Saved data entries:
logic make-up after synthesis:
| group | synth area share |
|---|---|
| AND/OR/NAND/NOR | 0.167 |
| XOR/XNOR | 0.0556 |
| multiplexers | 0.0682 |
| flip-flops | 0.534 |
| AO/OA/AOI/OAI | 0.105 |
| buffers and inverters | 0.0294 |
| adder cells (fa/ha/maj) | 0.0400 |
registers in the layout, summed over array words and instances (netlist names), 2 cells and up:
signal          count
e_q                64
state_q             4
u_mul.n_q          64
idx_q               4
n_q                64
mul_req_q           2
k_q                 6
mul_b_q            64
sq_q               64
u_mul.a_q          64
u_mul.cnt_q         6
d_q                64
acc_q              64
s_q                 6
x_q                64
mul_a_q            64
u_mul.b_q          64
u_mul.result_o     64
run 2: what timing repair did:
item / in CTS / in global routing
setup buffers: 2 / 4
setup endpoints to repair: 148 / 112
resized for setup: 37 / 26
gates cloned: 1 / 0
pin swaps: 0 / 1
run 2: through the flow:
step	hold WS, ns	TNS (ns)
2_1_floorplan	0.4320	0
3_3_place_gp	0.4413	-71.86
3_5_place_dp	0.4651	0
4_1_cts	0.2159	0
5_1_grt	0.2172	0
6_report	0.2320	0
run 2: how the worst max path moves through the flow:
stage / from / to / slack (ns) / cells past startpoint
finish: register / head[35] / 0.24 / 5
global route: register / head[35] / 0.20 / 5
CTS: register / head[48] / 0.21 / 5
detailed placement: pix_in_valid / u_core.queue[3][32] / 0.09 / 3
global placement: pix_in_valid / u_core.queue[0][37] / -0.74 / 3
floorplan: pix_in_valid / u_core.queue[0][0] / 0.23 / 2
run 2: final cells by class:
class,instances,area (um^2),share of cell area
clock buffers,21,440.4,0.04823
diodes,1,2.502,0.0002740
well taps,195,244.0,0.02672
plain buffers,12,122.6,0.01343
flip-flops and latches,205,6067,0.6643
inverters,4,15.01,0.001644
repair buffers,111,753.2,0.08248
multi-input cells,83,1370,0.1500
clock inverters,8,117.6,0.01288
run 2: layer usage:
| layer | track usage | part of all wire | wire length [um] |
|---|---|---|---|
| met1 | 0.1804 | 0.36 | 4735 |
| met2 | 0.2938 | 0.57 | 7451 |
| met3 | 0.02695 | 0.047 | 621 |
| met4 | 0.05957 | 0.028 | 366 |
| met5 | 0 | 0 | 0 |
### src/pcd_pkg.sv
package pcd_pkg;

    localparam int COORD_WIDTH    = 16;
    localparam int MAX_NEIGHBOR_K = 16;

    localparam int WIN_DEPTH = 2 * MAX_NEIGHBOR_K + 1;
    localparam int WIN_AW    = $clog2(WIN_DEPTH);
    localparam int PEND_W    = $clog2(MAX_NEIGHBOR_K + 2);
    localparam int POINT_W   = 2 * COORD_WIDTH;

    localparam int K_W       = 5;
    localparam int THR_W     = 16;
    localparam int THR_FRAC  = 15;
    localparam int INDEX_W   = 16;
    localparam logic [INDEX_W-1:0] INDEX_MAX = {INDEX_W{1'b1}};

    localparam int CFG_INDEX_W = 1;
    localparam int CFG_DATA_W  = 16;
    localparam logic [CFG_INDEX_W-1:0] CFG_COS_THRESHOLD = 1'd0;
    localparam logic [CFG_INDEX_W-1:0] CFG_NEIGHBOR_K    = 1'd1;
    localparam logic [THR_W-1:0] COS_THRESHOLD_RESET = THR_W'(-23170);
    localparam logic [K_W-1:0]   NEIGHBOR_K_RESET    = K_W'(3);

    localparam int DIFF_W  = COORD_WIDTH + 1;
    localparam int MAG_W   = COORD_WIDTH;
    localparam int PROD_W  = 2 * MAG_W;
    localparam int DOT_W   = PROD_W + 1;
    localparam int LEN_W   = PROD_W + 1;
    localparam int DM2_W   = 2 * DOT_W;
    localparam int C2_W    = 2 * THR_W - 1;
    localparam int R1_W    = C2_W + LEN_W;
    localparam int RHS_W   = R1_W + LEN_W;
    localparam int Q_SHIFT = 2 * THR_FRAC;
    localparam int LHS_W   = DM2_W + Q_SHIFT;
    localparam int CMP_W   = (LHS_W > RHS_W) ? LHS_W : RHS_W;

    localparam int MUL_DIGIT_W = 8;
    localparam int MUL_A_W     = R1_W;
    localparam int MUL_B_W     = DOT_W;
    localparam int MUL_STEPS   = (MUL_B_W + MUL_DIGIT_W - 1) / MUL_DIGIT_W;
    localparam int MUL_B_PAD   = MUL_STEPS * MUL_DIGIT_W;
    localparam int MUL_P_W     = MUL_A_W + MUL_B_PAD;
    localparam int MUL_CNT_W   = $clog2(MUL_STEPS);

    typedef enum logic [0:0] {
        READ_CURRENT,
        READ_BACK
    } rd_sel_t;

    typedef enum logic [3:0] {
        OP_P,
        OP_Q,
        OP_AX2,
        OP_AY2,
        OP_BX2,
        OP_BY2,
        OP_DM2,
        OP_C2,
        OP_R1,
        OP_RHS
    } mul_op_t;

    typedef enum logic [1:0] {
        V_HOLD,
        V_CLEAR,
        V_EARLY,
        V_COMPARE
    } verdict_t;

    typedef struct packed {
        logic     accept;
        rd_sel_t  rd_sel;
        logic     load_cur;
        logic     load_back;
        logic     mul_start;
        mul_op_t  mul_op;
        verdict_t verdict;
        logic     emit;
    } pcd_cmd_t;

    typedef struct packed {
        logic need_judge;
        logic trivial;
        logic early_hit;
        logic mul_done;
        logic out_free;
    } pcd_status_t;

endpackage

### src/pcd_point_if.sv
interface pcd_point_if
    import pcd_pkg::*;
();
    logic                          valid;
    logic                          ready;
    logic signed [COORD_WIDTH-1:0] point_x;
    logic signed [COORD_WIDTH-1:0] point_y;
    logic                          is_last_point;

    modport source (
        output valid,
        output point_x,
        output point_y,
        output is_last_point,
        input  ready
    );

    modport sink (
        input  valid,
        input  point_x,
        input  point_y,
        input  is_last_point,
        output ready
    );
endinterface

### src/pcd_result_if.sv
interface pcd_result_if
    import pcd_pkg::*;
();
    logic               valid;
    logic               ready;
    logic [INDEX_W-1:0] point_index;
    logic               is_corner;
    logic               is_final_result;

    modport source (
        output valid,
        output point_index,
        output is_corner,
        output is_final_result,
        input  ready
    );

    modport sink (
        input  valid,
        input  point_index,
        input  is_corner,
        input  is_final_result,
        output ready
    );
endinterface
## config.mk

```make
export PLATFORM = sky130hd
export DESIGN_NAME = bitmap_first_fit_allocator_unit
export DESIGN_NICKNAME = d
export VERILOG_FILES = /design/src/sv/bffa_pkg.sv /design/src/sv/bitmap_first_fit_allocator_unit.sv /design/src/sv/bffa_ram.sv /design/src/sv/bffa_word_track.sv
export SDC_FILE = /design/constraint.sdc
export NUM_CORES = 2
export LEC_CHECK = 0
export ABC_AREA = 1
export BUFFER_PORTS_ARGS = -buffer_cell sky130_fd_sc_hd__clkbuf_2
export CAP_MARGIN = 10
export CORE_ASPECT_RATIO = 1.2
export CORE_MARGIN = 1.5
export CORE_UTILIZATION = 55
export DETAILED_ROUTE_END_ITERATION = 7
export PLACE_DENSITY = 0.67
export SLEW_MARGIN = 0
export SYNTH_ARGS = -nofsm -noshare
export SYNTH_HDL_FRONTEND = slang
export SYNTH_SLANG_ARGS = --single-unit
```

## constraint.sdc

```tcl
create_clock -name clk -period 7.4 [get_ports clk]
set_input_delay 0.37 -clock clk [delete_from_list [all_inputs] [get_ports clk]]
set_output_delay 0.37 -clock clk [all_outputs]
set_load 0.01 [all_outputs]
```
$ cat config.mk
export PLATFORM = sky130hd
export DESIGN_NAME = quadrature_position_speed_with_homing
export DESIGN_NICKNAME = d
export VERILOG_FILES = /design/src/qpsh_pkg.sv /design/src/quadrature_position_speed_with_homing.sv
export SDC_FILE = /design/constraint.sdc
export NUM_CORES = 1
export LEC_CHECK = 0
export ABC_CLOCK_PERIOD_IN_PS = 7800
export BUFFER_PORTS_ARGS = -buffer_cell sky130_fd_sc_hd__buf_2
export CAP_MARGIN = 15
export CORE_MARGIN = 2
export CORE_UTILIZATION = 55
export DETAILED_ROUTE_END_ITERATION = 16
export GPL_TIMING_DRIVEN = 0
export PLACE_DENSITY = 0.87
export SLEW_MARGIN = 15
export SYNTH_ARGS = -nofsm -noshare
export SYNTH_HDL_FRONTEND = slang
export SYNTH_SLANG_ARGS = --single-unit
$ cat constraint.sdc
create_clock -name clk_i -period 7.8 [get_ports clk_i]
set_input_delay 0 -clock clk_i [delete_from_list [all_inputs] [get_ports clk_i]]
set_output_delay 0 -clock clk_i [all_outputs]
set_load 0.02 [all_outputs]
--- src/hdl/y86ex_cond.sv ---
// jump / conditional move evaluation from the current condition codes
// depends on y86ex_pkg
`timescale 1ns / 1ps

module y86ex_cond (
  input  logic [3:0]     icode,
  input  logic [3:0]     ifun,
  input  y86ex_pkg::cc_t cc,
  output logic           cnd
);
  import y86ex_pkg::*;

  logic lt;
  logic sel;

  assign lt = cc.sf ^ cc.of;

  always_comb begin
    case (ifun)
      C_YES:   sel = 1'b1;
      C_LE:    sel = lt | cc.zf;
      C_L:     sel = lt;
      C_E:     sel = cc.zf;
      C_NE:    sel = ~cc.zf;
      C_GE:    sel = ~lt;
      C_G:     sel = ~lt & ~cc.zf;
      default: sel = 1'b0;
    endcase
  end

  assign cnd = sel & ((icode == IC_JXX) | (icode == IC_CMOV));

endmodule

--- src/hdl/y86_execute_stage_core.sv ---
// y86-64 execute stage: one decoded instruction per transaction on the input
// channel (in_valid / in_stall), one memory-register transaction per input on
// the output channel (out_valid / out_stall), plus the forwarding values.
// flow: input register -> alu, condition check and bubble select -> output
// register. the zf/sf/of flag register sits beside the alu and is written when
// an opq leaves the input register and neither later-stage status shows an
// exception; conditions always see the flags left by the previous instruction.
// the input register and then the output register lie between input acceptance
// and output valid; throughput is one transaction per cycle while out_stall is
// low.
// when out_stall is high with a result held, the input register keeps its item
// and in_stall rises; a free input register still takes one more transaction.
// reset (rst, synchronous, active high) empties both registers and clears the
// flags. depends on y86ex_pkg, y86ex_alu, y86ex_cond and the macro header.
`timescale 1ns / 1ps
`include "y86_execute_stage_core_macros.svh"

module y86_execute_stage_core (
  input  logic                    clk,
  input  logic                    rst,
  // input channel
  input  logic                    in_valid,
  output logic                    in_stall,
  input  logic [1:0]              exec_status,
  input  logic [3:0]              exec_icode,
  input  logic [3:0]              exec_function,
  input  y86ex_pkg::word_t        const_value,
  input  y86ex_pkg::word_t        operand_a,
  input  y86ex_pkg::word_t        operand_b,
  input  logic [3:0]              dest_e_reg,
  input  logic [3:0]              dest_m_reg,
  input  logic [1:0]              memory_stage_status,
  input  logic [1:0]              writeback_status,
  // output channel
  output logic                    out_valid,
  input  logic                    out_stall,
  output logic [1:0]              mem_status,
  output logic [3:0]              mem_icode,
  output logic                    mem_condition,
  output y86ex_pkg::word_t        mem_value_e,
  output y86ex_pkg::word_t        mem_value_a,
  output logic [3:0]              mem_dest_e,
  output logic [3:0]              mem_dest_m,
  output logic                    mem_bubble,
  output logic [3:0]              fwd_dest_e,
  output y86ex_pkg::word_t        fwd_value_e
);
  import y86ex_pkg::*;

  // input register
  logic       s1_valid;
  logic [1:0] s1_status;
  logic [3:0] s1_icode;
  logic [3:0] s1_ifun;
  word_t      s1_val_c;
  word_t      s1_val_a;
  word_t      s1_val_b;
  logic [3:0] s1_dst_e;
  logic [3:0] s1_dst_m;
  logic [1:0] s1_m_stat;
  logic [1:0] s1_w_stat;

  // condition codes
  cc_t flags;

  // combinational results
  word_t      alu_res;
  cc_t        cc_new;
  logic       cnd;
  logic       exc;
  logic [3:0] dst_e_fin;
  logic       flags_we;

  // handshake
  logic out_free;
  logic s1_move;
  logic in_take;

  assign out_free = ~out_valid | ~out_stall;
  assign s1_move  = s1_valid & out_free;
  assign in_stall = s1_valid & ~out_free;
  assign in_take  = in_valid & ~in_stall;

  always_ff @(posedge clk) begin
    if (rst) begin
      s1_valid <= 1'b0;
    end else if (in_take) begin
      s1_valid <= 1'b1;
    end else if (s1_move) begin
      s1_valid <= 1'b0;
    end
  end

  // payload, no reset needed
  always_ff @(posedge clk) begin
    if (in_take) begin
      s1_status <= exec_status;
      s1_icode  <= exec_icode;
      s1_ifun   <= exec_function;
      s1_val_c  <= const_value;
      s1_val_a  <= operand_a;
      s1_val_b  <= operand_b;
      s1_dst_e  <= dest_e_reg;
      s1_dst_m  <= dest_m_reg;
      s1_m_stat <= memory_stage_status;
      s1_w_stat <= writeback_status;
    end
  end

  y86ex_alu u_alu (
    .icode  (s1_icode),
    .ifun   (s1_ifun),
    .val_c  (s1_val_c),
    .val_a  (s1_val_a),
    .val_b  (s1_val_b),
    .result (alu_res),
    .cc_new (cc_new)
  );

  y86ex_cond u_cond (
    .icode (s1_icode),
    .ifun  (s1_ifun),
    .cc    (flags),
    .cnd   (cnd)
  );

  // any non-ok status in memory or writeback squashes this instruction
  assign exc       = (s1_m_stat != ST_OK) | (s1_w_stat != ST_OK);
  // a cmov that fails its condition writes nothing
  assign dst_e_fin = ((s1_icode == IC_CMOV) && !cnd) ? REG_NONE : s1_dst_e;
  assign flags_we  = s1_move & (s1_icode == IC_OPQ) & ~exc;

  always_ff @(posedge clk) begin
    if (rst) begin
      flags <= CC_CLEAR;
    end else if (flags_we) begin
      flags <= cc_new;
    end
  end

  // output register
  always_ff @(posedge clk) begin
    if (rst) begin
      out_valid <= 1'b0;
    end else if (out_free) begin
      out_valid <= s1_valid;
    end
  end

  always_ff @(posedge clk) begin
    if (s1_move) begin
      mem_bubble  <= exc;
      fwd_dest_e  <= dst_e_fin;
      fwd_value_e <= alu_res;
      if (exc) begin
        // bubble: looks like a nop to the memory stage
        mem_status    <= ST_OK;
        mem_icode     <= IC_NOP;
        mem_condition <= 1'b0;
        mem_value_e   <= '0;
        mem_value_a   <= '0;
        mem_dest_e    <= REG_NONE;
        mem_dest_m    <= REG_NONE;
      end else begin
        mem_status    <= s1_status;
        mem_icode     <= s1_icode;
        mem_condition <= cnd;
        mem_value_e   <= alu_res;
        mem_value_a   <= s1_val_a;
        mem_dest_e    <= dst_e_fin;
        mem_dest_m    <= s1_dst_m;
      end
    end
  end

  // checks
  `Y86EX_ASSERT_NEXT(a_flags_hold, !rst && !flags_we, $stable(flags),
    "condition flags changed without a qualifying opq")
  `Y86EX_ASSERT_NOW(a_stall_back, s1_valid && out_valid && out_stall, in_stall,
    "input accepted into a full, blocked pipeline")
  `Y86EX_ASSERT_NOW(a_bubble_nop, out_valid && mem_bubble,
    mem_icode == IC_NOP && mem_dest_e == REG_NONE && mem_dest_m == REG_NONE,
    "bubble transaction is not a nop")
  `Y86EX_ASSERT_NEXT(a_out_fill, !rst && s1_move, out_valid,
    "input register drained without filling the output register")

endmodule
--- config.mk ---
export PLATFORM = sky130hd
export DESIGN_NAME = y86_execute_stage_core
export DESIGN_NICKNAME = d
export VERILOG_FILES = /design/src/hdl/y86ex_pkg.sv /design/src/hdl/y86ex_alu.sv /design/src/hdl/y86ex_cond.sv /design/src/hdl/y86_execute_stage_core.sv
export VERILOG_INCLUDE_DIRS = /design/src /design/src/hdl
export SDC_FILE = /design/constraint.sdc
export NUM_CORES = 1
export LEC_CHECK = 0
export BUFFER_PORTS_ARGS = -buffer_cell sky130_fd_sc_hd__buf_2
export CAP_MARGIN = 20
export CORE_AREA = 4 4 289 291
export CTS_CLUSTER_SIZE = 12
export DETAILED_ROUTE_END_ITERATION = 10
export DIE_AREA = 0 0 293 295
export PLACE_DENSITY = 0.58
export SLEW_MARGIN = 10
export SYNTH_ARGS = -nofsm -noshare
export SYNTH_HDL_FRONTEND = slang
export SYNTH_SLANG_ARGS = --single-unit
--- constraint.sdc ---
create_clock -name clk -period 30 [get_ports clk]
set_input_delay 3 -clock clk [delete_from_list [all_inputs] [get_ports clk]]
set_output_delay 3 -clock clk [all_outputs]
set_load 0.02 [all_outputs]
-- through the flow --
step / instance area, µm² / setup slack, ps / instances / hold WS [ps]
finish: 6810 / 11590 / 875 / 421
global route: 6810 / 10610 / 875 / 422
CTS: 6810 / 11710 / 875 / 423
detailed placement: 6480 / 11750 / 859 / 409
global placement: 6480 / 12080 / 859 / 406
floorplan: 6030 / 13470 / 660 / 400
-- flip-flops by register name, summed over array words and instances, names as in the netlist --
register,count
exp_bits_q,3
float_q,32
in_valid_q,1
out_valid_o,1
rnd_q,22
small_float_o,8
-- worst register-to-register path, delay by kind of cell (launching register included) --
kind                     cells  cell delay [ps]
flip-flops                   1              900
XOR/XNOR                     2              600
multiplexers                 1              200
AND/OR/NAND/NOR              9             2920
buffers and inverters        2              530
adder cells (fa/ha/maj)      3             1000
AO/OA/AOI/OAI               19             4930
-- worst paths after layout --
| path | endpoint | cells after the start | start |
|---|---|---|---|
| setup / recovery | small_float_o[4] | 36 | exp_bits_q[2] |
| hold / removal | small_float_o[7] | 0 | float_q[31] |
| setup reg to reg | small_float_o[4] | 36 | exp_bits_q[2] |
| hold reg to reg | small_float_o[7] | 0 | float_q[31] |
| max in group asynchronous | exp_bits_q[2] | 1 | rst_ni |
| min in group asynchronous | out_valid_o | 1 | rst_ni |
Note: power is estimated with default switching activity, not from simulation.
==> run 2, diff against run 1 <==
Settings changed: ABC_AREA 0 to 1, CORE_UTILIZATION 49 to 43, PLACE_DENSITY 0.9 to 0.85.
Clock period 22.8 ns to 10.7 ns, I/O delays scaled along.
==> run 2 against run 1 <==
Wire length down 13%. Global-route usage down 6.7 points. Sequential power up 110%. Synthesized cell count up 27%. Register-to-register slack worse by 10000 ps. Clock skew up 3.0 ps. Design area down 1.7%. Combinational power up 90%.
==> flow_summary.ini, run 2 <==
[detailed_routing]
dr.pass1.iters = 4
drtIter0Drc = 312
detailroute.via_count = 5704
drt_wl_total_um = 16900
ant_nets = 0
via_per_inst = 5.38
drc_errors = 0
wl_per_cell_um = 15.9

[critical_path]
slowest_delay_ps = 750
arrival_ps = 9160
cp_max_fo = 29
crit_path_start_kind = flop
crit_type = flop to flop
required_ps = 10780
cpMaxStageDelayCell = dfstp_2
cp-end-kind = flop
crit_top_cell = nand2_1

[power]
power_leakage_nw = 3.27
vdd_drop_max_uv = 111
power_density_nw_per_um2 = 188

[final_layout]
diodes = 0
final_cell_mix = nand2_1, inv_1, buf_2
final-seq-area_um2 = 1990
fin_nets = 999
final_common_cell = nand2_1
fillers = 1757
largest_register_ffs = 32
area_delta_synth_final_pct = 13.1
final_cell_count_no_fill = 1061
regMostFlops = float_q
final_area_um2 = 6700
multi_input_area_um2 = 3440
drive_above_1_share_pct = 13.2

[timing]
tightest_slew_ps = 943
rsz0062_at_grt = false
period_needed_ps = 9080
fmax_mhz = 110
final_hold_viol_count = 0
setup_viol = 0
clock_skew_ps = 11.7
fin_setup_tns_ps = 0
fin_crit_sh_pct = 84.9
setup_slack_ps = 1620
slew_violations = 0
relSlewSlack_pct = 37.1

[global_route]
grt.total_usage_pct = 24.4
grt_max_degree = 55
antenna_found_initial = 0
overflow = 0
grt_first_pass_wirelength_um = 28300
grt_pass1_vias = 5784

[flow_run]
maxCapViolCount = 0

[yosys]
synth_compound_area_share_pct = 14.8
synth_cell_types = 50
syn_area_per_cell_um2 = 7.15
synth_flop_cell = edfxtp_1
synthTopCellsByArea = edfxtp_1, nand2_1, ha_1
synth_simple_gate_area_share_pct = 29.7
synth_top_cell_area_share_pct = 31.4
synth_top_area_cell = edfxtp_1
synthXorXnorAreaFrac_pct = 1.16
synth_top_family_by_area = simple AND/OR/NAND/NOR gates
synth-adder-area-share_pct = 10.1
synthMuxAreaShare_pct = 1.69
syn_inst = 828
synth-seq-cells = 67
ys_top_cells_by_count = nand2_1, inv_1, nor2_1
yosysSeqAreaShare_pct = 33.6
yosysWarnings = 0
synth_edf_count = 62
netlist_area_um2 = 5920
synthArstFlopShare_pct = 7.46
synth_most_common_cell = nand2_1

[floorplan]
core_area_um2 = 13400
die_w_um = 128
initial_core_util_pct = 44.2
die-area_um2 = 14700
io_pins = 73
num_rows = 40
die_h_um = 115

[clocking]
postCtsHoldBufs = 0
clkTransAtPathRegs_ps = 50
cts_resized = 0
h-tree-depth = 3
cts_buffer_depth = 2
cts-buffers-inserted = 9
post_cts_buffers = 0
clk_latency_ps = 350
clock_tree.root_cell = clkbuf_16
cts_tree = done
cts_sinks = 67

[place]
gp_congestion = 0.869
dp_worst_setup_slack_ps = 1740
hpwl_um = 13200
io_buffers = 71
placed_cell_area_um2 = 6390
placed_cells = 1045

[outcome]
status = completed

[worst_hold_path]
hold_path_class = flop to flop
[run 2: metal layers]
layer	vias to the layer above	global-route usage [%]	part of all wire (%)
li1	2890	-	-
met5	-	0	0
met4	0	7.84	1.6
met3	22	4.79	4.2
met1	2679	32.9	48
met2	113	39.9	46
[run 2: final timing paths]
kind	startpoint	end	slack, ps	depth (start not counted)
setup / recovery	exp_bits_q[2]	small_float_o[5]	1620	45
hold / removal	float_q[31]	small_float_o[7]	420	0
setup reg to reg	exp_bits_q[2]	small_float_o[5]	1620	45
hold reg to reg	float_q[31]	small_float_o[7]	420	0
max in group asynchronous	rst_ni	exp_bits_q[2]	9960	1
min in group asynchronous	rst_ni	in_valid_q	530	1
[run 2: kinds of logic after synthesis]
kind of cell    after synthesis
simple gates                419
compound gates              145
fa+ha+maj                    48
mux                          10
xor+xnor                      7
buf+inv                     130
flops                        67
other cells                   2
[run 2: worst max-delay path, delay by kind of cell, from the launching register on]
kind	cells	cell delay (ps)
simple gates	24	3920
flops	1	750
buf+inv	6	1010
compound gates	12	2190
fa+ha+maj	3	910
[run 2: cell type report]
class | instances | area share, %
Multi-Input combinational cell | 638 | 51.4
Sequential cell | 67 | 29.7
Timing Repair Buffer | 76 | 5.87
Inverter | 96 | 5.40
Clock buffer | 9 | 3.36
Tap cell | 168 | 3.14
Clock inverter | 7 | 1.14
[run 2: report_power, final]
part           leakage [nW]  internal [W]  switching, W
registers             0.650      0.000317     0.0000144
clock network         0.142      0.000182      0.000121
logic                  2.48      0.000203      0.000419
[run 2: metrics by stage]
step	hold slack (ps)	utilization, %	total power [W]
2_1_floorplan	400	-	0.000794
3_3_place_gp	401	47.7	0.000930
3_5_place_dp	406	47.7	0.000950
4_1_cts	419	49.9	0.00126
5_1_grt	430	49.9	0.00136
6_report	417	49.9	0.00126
**config.mk**
```make
export PLATFORM = sky130hd
export DESIGN_NAME = ddt_front
export DESIGN_NICKNAME = d
export VERILOG_FILES = /design/src/sv/ddt_pkg.sv /design/src/sv/ddt_front.sv
export SDC_FILE = /design/constraint.sdc
export NUM_CORES = 1
export LEC_CHECK = 0
export BUFFER_PORTS_ARGS = -buffer_cell sky130_fd_sc_hd__buf_2
export CORE_MARGIN = 8
export CORE_UTILIZATION = 25
export CTS_CLUSTER_DIAMETER = 120
export DETAILED_ROUTE_END_ITERATION = 16
export GPL_ROUTABILITY_DRIVEN = 0
export PLACE_DENSITY_LB_ADDON = 0.05
export REMOVE_ABC_BUFFERS = 1
export SETUP_SLACK_MARGIN = 0.02
export SLEW_MARGIN = 5
export SYNTH_ARGS = -nofsm -noshare
export SYNTH_HDL_FRONTEND = slang
export SYNTH_SLANG_ARGS = --single-unit
```
**constraint.sdc**
```tcl
create_clock -name clk -period 21 [get_ports clk]
set_input_delay 3.15 -clock clk [delete_from_list [all_inputs] [get_ports clk]]
set_output_delay 3.15 -clock clk [all_outputs]
set_load 0.02 [all_outputs]
```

__Instructions for the task__
Every line that contains the string "adder" should be copied from the entries.

__Finished task__
| adder cells (fa/ha/maj) | 0.0400 |
adder cells (fa/ha/maj)      3             1000
synth-adder-area-share_pct = 10.1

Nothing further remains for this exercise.